Buckeye Balls Recipe
User Reviews
4.3
Buckeye Balls Recipe
Description
This Buckeye Balls recipe starts with creaming creamy peanut butter, softened butter, and vanilla extract until fluffy. Powdered sugar is gradually mixed in to form a dough firm enough to roll into balls approximately 1½ inches in diameter. The exact amount of powdered sugar can vary based on peanut butter oil content to achieve a non-sticky, dough-like consistency.
The shaped peanut butter balls are chilled to set before dipping them into a warm chocolate coating made from semi-sweet chocolate and butter melted gently together. This creates a shiny, smooth outer shell once cooled. The chill helps the balls hold their shape during dipping.
The finished buckeye balls offer a contrast between the creamy, sweet peanut butter interior and the bittersweet chocolate coating. They are commonly made as festive treats or snacks that can be stored chilled and served cold or at room temperature.
Ingredients
For the Peanut Butter Ball
- 1 ⅔ cups peanut butter not natural/unsweetened, creamy
- ½ cup unsalted butter 1 stick, softened
- 1 teaspoon vanilla extract
- 3 to 4 cups powdered sugar
For the Chocolate Coating
- 8 ounces semi-sweet chocolate chopped or chocolate chips
- 2 tablespoons butter unsalted
Instructions
For the Peanut Butter Ball
- Line a baking sheet with waxed paper or a silicone baking mat. Set aside.
- Using an electric mixer, cream together the peanut butter, butter, and vanilla extract until very smooth and fluffy.
- Add in the powdered sugar, one cup at a time, mixing well after each addition. Add as much powdered sugar as it takes for the mixture to form a non-sticky, but solid dough—about the texture of fresh-out-of-a-new-container Play-Doh. Depending on the oil content of your peanut butter, you might need as little as 3 cups of powdered sugar, or as much as 4. Remember, you can always add more powdered sugar, but you can’t take it out.

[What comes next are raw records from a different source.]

File: src/hw/rtl/ntb_pkg.sv
`default_nettype none
package ntb_pkg;

  localparam int unsigned ENTRY_BITS = 9;
  localparam int unsigned FRAME_BITS = 40;
  localparam int unsigned LEAF_LSB   = 12;
  localparam int unsigned TOP_LSB    = 39;
  localparam logic [2:0]  TABLE_PERM = 3'd7;
  localparam logic [11:0] ROOT_ATTR  = 12'h01E;

  typedef enum logic [1:0] {
    ACT_CREATE  = 2'd0,
    ACT_MAP     = 2'd1,
    ACT_DESTROY = 2'd2,
    ACT_NONE    = 2'd3
  } action_t;

  typedef enum logic [1:0] {
    ST_OK      = 2'd0,
    ST_FULL    = 2'd1,
    ST_INVALID = 2'd2
  } status_t;

  typedef enum logic [1:0] {
    INV_NONE   = 2'd0,
    INV_SINGLE = 2'd1,
    INV_ALL    = 2'd2
  } inv_t;

  typedef enum logic {
    REG_POOL_BASE = 1'b0,
    REG_SINGLE    = 1'b1
  } reg_idx_t;

  typedef struct packed {
    logic [1:0]  action;
    logic [47:0] guest_address;
    logic [51:0] host_address;
    logic [2:0]  perm_flags;
    logic [51:0] root_pointer;
  } ntb_in_t;

  typedef struct packed {
    logic [1:0]  status;
    logic [51:0] new_root_pointer;
    logic [4:0]  pages_in_use;
    logic [1:0]  invalidate_kind;
  } ntb_out_t;

  typedef struct packed {
    logic [FRAME_BITS-1:0] frame;
    logic [2:0]            perm;
  } tbl_entry_t;

  typedef struct packed {
    logic set;
    logic clr;
  } pool_cmd_t;

endpackage
`default_nettype wire

File: src/hw/rtl/ntb_pool.sv
`default_nettype none
module ntb_pool #(
  parameter int unsigned POOL_PAGES = 16,
  parameter int unsigned PW         = 4,
  parameter int unsigned CW         = 5
) (
  input  wire logic               clk,
  input  wire logic               rst_n,
  input  wire ntb_pkg::pool_cmd_t cmd,
  input  wire logic [PW-1:0]      idx,
  output logic [POOL_PAGES-1:0]   used,
  output logic [CW-1:0]           count
);

  logic [POOL_PAGES-1:0] used_r, used_nxt;
  logic [CW-1:0]         count_r, count_nxt;

  always_comb begin
    used_nxt  = used_r;
    count_nxt = count_r;
    if (cmd.set) begin
      used_nxt[idx] = 1'b1;
      count_nxt     = count_r + CW'(1);
    end else if (cmd.clr && used_r[idx]) begin
      used_nxt[idx] = 1'b0;
      count_nxt     = count_r - CW'(1);
    end
  end

  always_ff @(posedge clk) begin
    if (!rst_n) begin
      used_r  <= '0;
      count_r <= '0;
    end else begin
      used_r  <= used_nxt;
      count_r <= count_nxt;
    end
  end

  assign used  = used_r;
  assign count = count_r;

endmodule
`default_nettype wire
## src/hdl/pmcd_pkg.sv

```systemverilog
// Shared types, constants and character tables for the POCSAG message character decoder.
package pmcd_pkg;

    localparam int MAX_CHARS_DEF  = 128;
    localparam int WORD_W         = 20;
    localparam int CHAR_W         = 7;
    localparam int IDX_W          = 7;
    localparam int TYPE_W         = 2;
    localparam int CHARS_PER_WORD = 5;
    localparam int CNT_W          = 3;
    localparam int SLOT_W         = 3;
    localparam int NIB_W          = 4;
    localparam int JOB_DEPTH      = 2;
    localparam int EXT_W          = CHARS_PER_WORD * CHAR_W;

    localparam logic [CHAR_W-1:0] CH_ZERO  = 7'h30;
    localparam logic [CHAR_W-1:0] CH_STAR  = 7'h2A;
    localparam logic [CHAR_W-1:0] CH_U     = 7'h55;
    localparam logic [CHAR_W-1:0] CH_SPACE = 7'h20;
    localparam logic [CHAR_W-1:0] CH_DASH  = 7'h2D;
    localparam logic [CHAR_W-1:0] CH_RPAR  = 7'h29;
    localparam logic [CHAR_W-1:0] CH_LPAR  = 7'h28;

    typedef enum logic [TYPE_W-1:0] {
        MT_NUMERIC = 2'd0,
        MT_SKIP_A  = 2'd1,
        MT_SKIP_B  = 2'd2,
        MT_ALPHA   = 2'd3
    } t_msg_type;

    // One request from the front to the back: up to five characters to emit.
    typedef struct packed {
        logic                                   numeric;
        logic [CNT_W-1:0]                       count;
        logic [CHARS_PER_WORD-1:0][CHAR_W-1:0]  data;
        logic [IDX_W-1:0]                       base;
    } t_job;

    function automatic logic [CHAR_W-1:0] numeric_char(input logic [NIB_W-1:0] nib);
        logic [CHAR_W-1:0] ch;
        ch = CH_ZERO;
        unique case (nib)
            4'hA:    ch = CH_STAR;
            4'hB:    ch = CH_U;
            4'hC:    ch = CH_SPACE;
            4'hD:    ch = CH_DASH;
            4'hE:    ch = CH_RPAR;
            4'hF:    ch = CH_LPAR;
            default: ch = CH_ZERO + {3'b000, nib};
        endcase
        return ch;
    endfunction

endpackage

```

## src/hdl/pmcd_front.sv

```systemverilog
// Front end: accepts payload words, keeps the message position and builds character requests.
module pmcd_front
    import pmcd_pkg::*;
#(
    parameter int MAX_CHARS = MAX_CHARS_DEF
) (
    input  logic              i_clk,
    input  logic              i_rst_n,
    input  logic              i_cfg_we,
    input  logic [TYPE_W-1:0] i_cfg_wdata,
    input  logic              i_take,
    input  logic [WORD_W-1:0] i_word,
    input  logic              i_start_req,
    output logic              o_enq,
    output t_job              o_job
);

    localparam int ALPHA_LIMIT = MAX_CHARS * CHAR_W;
    localparam int POS_W       = $clog2(ALPHA_LIMIT + WORD_W + 1);

    t_msg_type         r_msg_type;
    logic [POS_W-1:0]  r_pos, n_pos;
    logic [SLOT_W-1:0] r_slot, n_slot;
    logic [IDX_W-1:0]  r_quot, n_quot;
    logic [CHAR_W-1:0] r_partial, n_partial;

    logic [POS_W-1:0]  pos_eff;
    logic [SLOT_W-1:0] slot_eff;
    logic [IDX_W-1:0]  quot_eff;
    logic [CHAR_W-1:0] partial_eff;
    logic [WORD_W-1:0] rev;
    logic [EXT_W-1:0]  ext;
    logic              alpha_ok;
    logic              num_ok;
    t_job              job;

    always_comb begin
        for (int i = 0; i < WORD_W; i++) begin
            rev[i] = i_word[WORD_W-1-i];
        end
    end

    assign pos_eff     = i_start_req ? '0 : r_pos;
    assign slot_eff    = i_start_req ? '0 : r_slot;
    assign quot_eff    = i_start_req ? '0 : r_quot;
    assign partial_eff = i_start_req ? '0 : r_partial;

    // Bit stream with the pending bits first, then the word's bits in arrival order.
    assign ext      = EXT_W'(partial_eff) | (EXT_W'(rev) << slot_eff);
    assign alpha_ok = (pos_eff + POS_W'(WORD_W)) < POS_W'(ALPHA_LIMIT);
    assign num_ok   = (pos_eff + POS_W'(CHARS_PER_WORD)) < POS_W'(MAX_CHARS);

    always_comb begin
        n_pos     = pos_eff;
        n_slot    = slot_eff;
        n_quot    = quot_eff;
        n_partial = partial_eff;
        o_enq     = 1'b0;
        job       = '0;
        if (r_msg_type == MT_ALPHA && alpha_ok) begin
            o_enq       = 1'b1;
            job.numeric = 1'b0;
            job.data    = ext;
            job.base    = quot_eff;
            n_pos       = pos_eff + POS_W'(WORD_W);
            if (slot_eff == '0) begin
                job.count = CNT_W'(2);
                n_partial = ext[2*CHAR_W +: CHAR_W];
                n_slot    = SLOT_W'(CHAR_W - 1);
                n_quot    = quot_eff + IDX_W'(2);
            end else begin
                job.count = CNT_W'(3);
                n_partial = ext[3*CHAR_W +: CHAR_W];
                n_slot    = slot_eff - SLOT_W'(1);
                n_quot    = quot_eff + IDX_W'(3);
            end
        end else if (r_msg_type == MT_NUMERIC && num_ok) begin
            o_enq       = 1'b1;
            job.numeric = 1'b1;
            job.count   = CNT_W'(CHARS_PER_WORD);
            job.base    = pos_eff[IDX_W-1:0];
            for (int k = 0; k < CHARS_PER_WORD; k++) begin
                // Nibble k sits in bits of the word's k-th group from the top, reversed.
                for (int b = 0; b < NIB_W; b++) begin
                    job.data[k][b] = i_word[(CHARS_PER_WORD-1-k)*NIB_W + (NIB_W-1-b)];
                end
            end
            n_pos = pos_eff + POS_W'(CHARS_PER_WORD);
            if (slot_eff >= SLOT_W'(2)) begin
                n_slot = slot_eff - SLOT_W'(2);
                n_quot = quot_eff + IDX_W'(1);
            end else begin
                n_slot = slot_eff + SLOT_W'(CHARS_PER_WORD);
            end
        end
    end

    assign o_job = job;

    always_ff @(posedge i_clk) begin
        if (!i_rst_n) begin
            r_msg_type <= MT_NUMERIC;
            r_pos      <= '0;
            r_slot     <= '0;
            r_quot     <= '0;
            r_partial  <= '0;
        end else begin
            if (i_cfg_we) begin
                r_msg_type <= t_msg_type'(i_cfg_wdata);
            end
            if (i_take) begin
                r_pos     <= n_pos;
                r_slot    <= n_slot;
                r_quot    <= n_quot;
                r_partial <= n_partial;
            end
        end
    end

endmodule

```

## src/hdl/pmcd_queue.sv

```systemverilog
// Short request queue between the front end and the character output stage.
module pmcd_queue
    import pmcd_pkg::*;
(
    input  logic i_clk,
    input  logic i_rst_n,
    input  logic i_enq,
    input  t_job i_job,
    output logic o_full,
    output logic o_head_valid,
    output t_job o_head,
    input  logic i_deq
);

    localparam int PTR_W = (JOB_DEPTH > 1) ? $clog2(JOB_DEPTH) : 1;
    localparam int CNT_QW = $clog2(JOB_DEPTH + 1);

    t_job               r_mem [JOB_DEPTH];
    logic [PTR_W-1:0]   r_wr;
    logic [PTR_W-1:0]   r_rd;
    logic [CNT_QW-1:0]  r_cnt;
    logic               do_enq;
    logic               do_deq;

    assign o_full       = (r_cnt == CNT_QW'(JOB_DEPTH));
    assign o_head_valid = (r_cnt != '0);
    assign o_head       = r_mem[r_rd];
    assign do_enq       = i_enq && !o_full;
    assign do_deq       = i_deq && o_head_valid;

    always_ff @(posedge i_clk) begin
        if (do_enq) begin
            r_mem[r_wr] <= i_job;
        end
    end

    always_ff @(posedge i_clk) begin
        if (!i_rst_n) begin
            r_wr  <= '0;
            r_rd  <= '0;
            r_cnt <= '0;
        end else begin
            if (do_enq) begin
                r_wr <= (r_wr == PTR_W'(JOB_DEPTH - 1)) ? '0 : r_wr + PTR_W'(1);
            end
            if (do_deq) begin
                r_rd <= (r_rd == PTR_W'(JOB_DEPTH - 1)) ? '0 : r_rd + PTR_W'(1);
            end
            if (do_enq && !do_deq) begin
                r_cnt <= r_cnt + CNT_QW'(1);
            end else if (do_deq && !do_enq) begin
                r_cnt <= r_cnt - CNT_QW'(1);
            end
        end
    end

endmodule

```

## src/hdl/pmcd_back.sv

```systemverilog
// Back end: walks one request character by character into the output register.
module pmcd_back
    import pmcd_pkg::*;
(
    input  logic              i_clk,
    input  logic              i_rst_n,
    input  logic              i_head_valid,
    input  t_job              i_head,
    output logic              o_deq,
    input  logic              pop,
    output logic              empty,
    output logic [CHAR_W-1:0] o_char_code,
    output logic [IDX_W-1:0]  o_char_index,
    output logic              o_last
);

    logic [CNT_W-1:0]  r_k;
    logic              r_valid;
    logic [CHAR_W-1:0] r_code;
    logic [IDX_W-1:0]  r_index;
    logic              r_last;
    logic              load;
    logic              is_last;
    logic [CHAR_W-1:0] raw;
    logic [CHAR_W-1:0] code;

    assign load    = i_head_valid && (!r_valid || pop);
    assign is_last = (r_k == i_head.count - CNT_W'(1));
    assign raw     = i_head.data[r_k];
    assign code    = i_head.numeric ? numeric_char(raw[NIB_W-1:0]) : raw;
    assign o_deq   = load && is_last;

    always_ff @(posedge i_clk) begin
        if (load) begin
            r_code  <= code;
            r_index <= i_head.base + IDX_W'(r_k);
            r_last  <= is_last;
        end
    end

    always_ff @(posedge i_clk) begin
        if (!i_rst_n) begin
            r_k     <= '0;
            r_valid <= 1'b0;
        end else begin
            if (load) begin
                r_valid <= 1'b1;
                r_k     <= is_last ? '0 : r_k + CNT_W'(1);
            end else if (pop) begin
                r_valid <= 1'b0;
            end
        end
    end

    assign empty        = !r_valid;
    assign o_char_code  = r_code;
    assign o_char_index = r_index;
    assign o_last       = r_last;

endmodule

```

## src/hdl/pocsag_message_char_decoder.sv

```systemverilog
// With the output stage idle, the first character of a word is written into the request queue
// at the edge that accepts its push and is loaded into the output register in the cycle after.
// Throughput: one character per cycle from the output stage while pop is held; a word
// yields two, three or five characters (alphanumeric or numeric), or none and no request.
// The figure is set by the single output register fed from a two-entry request queue.
// Reset (synchronous, active low) clears the position, partial character, queue and output
// and sets the message type to numeric; no clearing pass is needed.
module pocsag_message_char_decoder
    import pmcd_pkg::*;
#(
    parameter int MAX_CHARS = MAX_CHARS_DEF
) (
    input  logic              i_clk,
    input  logic              i_rst_n,
    input  logic              i_cfg_we,
    input  logic [TYPE_W-1:0] i_cfg_wdata,
    input  logic              push,
    output logic              full,
    input  logic [WORD_W-1:0] i_word,
    input  logic              i_start_req,
    output logic              empty,
    input  logic              pop,
    output logic [CHAR_W-1:0] o_char_code,
    output logic [IDX_W-1:0]  o_char_index,
    output logic              o_last
);

    // A word is taken whenever the request queue has room. The front end updates the
    // message position in the same cycle and, when the word produces characters,
    // writes one request into the queue.
    logic w_take;
    logic w_enq;
    t_job w_job;
    logic w_head_valid;
    t_job w_head;
    logic w_deq;

    assign w_take = push && !full;

    pmcd_front #(
        .MAX_CHARS (MAX_CHARS)
    ) u_front (
        .i_clk       (i_clk),
        .i_rst_n     (i_rst_n),
        .i_cfg_we    (i_cfg_we),
        .i_cfg_wdata (i_cfg_wdata),
        .i_take      (w_take),
        .i_word      (i_word),
        .i_start_req (i_start_req),
        .o_enq       (w_enq),
        .o_job       (w_job)
    );

    // The queue decouples word intake from character output, so a new word can be
    // accepted while the previous one is still being emitted.
    pmcd_queue u_queue (
        .i_clk        (i_clk),
        .i_rst_n      (i_rst_n),
        .i_enq        (w_take && w_enq),
        .i_job        (w_job),
        .o_full       (full),
        .o_head_valid (w_head_valid),
        .o_head       (w_head),
        .i_deq        (w_deq)
    );

    // The back end emits one character per cycle while pop is held and retires the request on its
    // final character, which it marks with o_last.
    pmcd_back u_back (
        .i_clk        (i_clk),
        .i_rst_n      (i_rst_n),
        .i_head_valid (w_head_valid),
        .i_head       (w_head),
        .o_deq        (w_deq),
        .pop          (pop),
        .empty        (empty),
        .o_char_code  (o_char_code),
        .o_char_index (o_char_index),
        .o_last       (o_last)
    );

    // Every request carries two, three or five characters.
    a_job_count: assert property (@(posedge i_clk) disable iff (!i_rst_n)
        (w_take && w_enq) |-> (w_job.count == CNT_W'(2) || w_job.count == CNT_W'(3) ||
                               w_job.count == CNT_W'(CHARS_PER_WORD)))
        else $error("request with an impossible character count");

    // Within one word the next character follows at once with the next index.
    a_index_step: assert property (@(posedge i_clk) disable iff (!i_rst_n)
        (!empty && pop && !o_last) |=>
            (!empty && o_char_index == IDX_W'($past(o_char_index) + IDX_W'(1))))
        else $error("character index did not advance within a word");

    // Nothing is shown on the result side right after reset.
    a_reset_empty: assert property (@(posedge i_clk)
        !i_rst_n |=> (empty && !full))
        else $error("queue not empty after reset");

    // The queue is never retired from while it holds nothing.
    a_deq_valid: assert property (@(posedge i_clk) disable iff (!i_rst_n)
        w_deq |-> w_head_valid)
        else $error("request retired from an empty queue");

endmodule
```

- Using wet hands, form the dough into 1 ½” smooth balls. Place the balls on the baking sheet. When all the balls are formed, pop the baking sheet in the freezer to set the balls while you make the chocolate coating.
For the Chocolate Coating
- In a double boiler on low or in a mixing bowl fitted over a small saucepan with simmering water on low heat, combine the chocolate and butter. Stir frequently until melted and smooth.
- Remove the peanut butter balls from the freezer, take a wooden toothpick, and insert it into the middle of one of the balls. Dip the ball in the chocolate about ⅔ of the way up the side of the ball. Return the ball to the baking sheet, dropping it off the toothpick. Repeat with the remaining peanut butter balls.
- To close the toothpick holes, dip a finger in water, and smooth over the hole. Once the chocolate is set, remove the buckeyes from the baking sheet, and store in an airtight container in the fridge.
Nutrition Information
Show DetailsNutrition Facts
Serving: 36buckeyes
Amount Per Serving
Calories 256 kcal
% Daily Value*
| Serving | 1buckeye | |
| Calories | 256kcal | 13% |
| Carbohydrates | 44g | 15% |
| Protein | 3g | 6% |
| Fat | 9g | 14% |
| Saturated Fat | 3g | 15% |
| Polyunsaturated Fat | 5g | 29% |
| Cholesterol | 2mg | 1% |
| Sodium | 60mg | 3% |
| Fiber | 1g | 4% |
| Sugar | 41g | 82% |
* Percent Daily Values are based on a 2,000 calorie diet.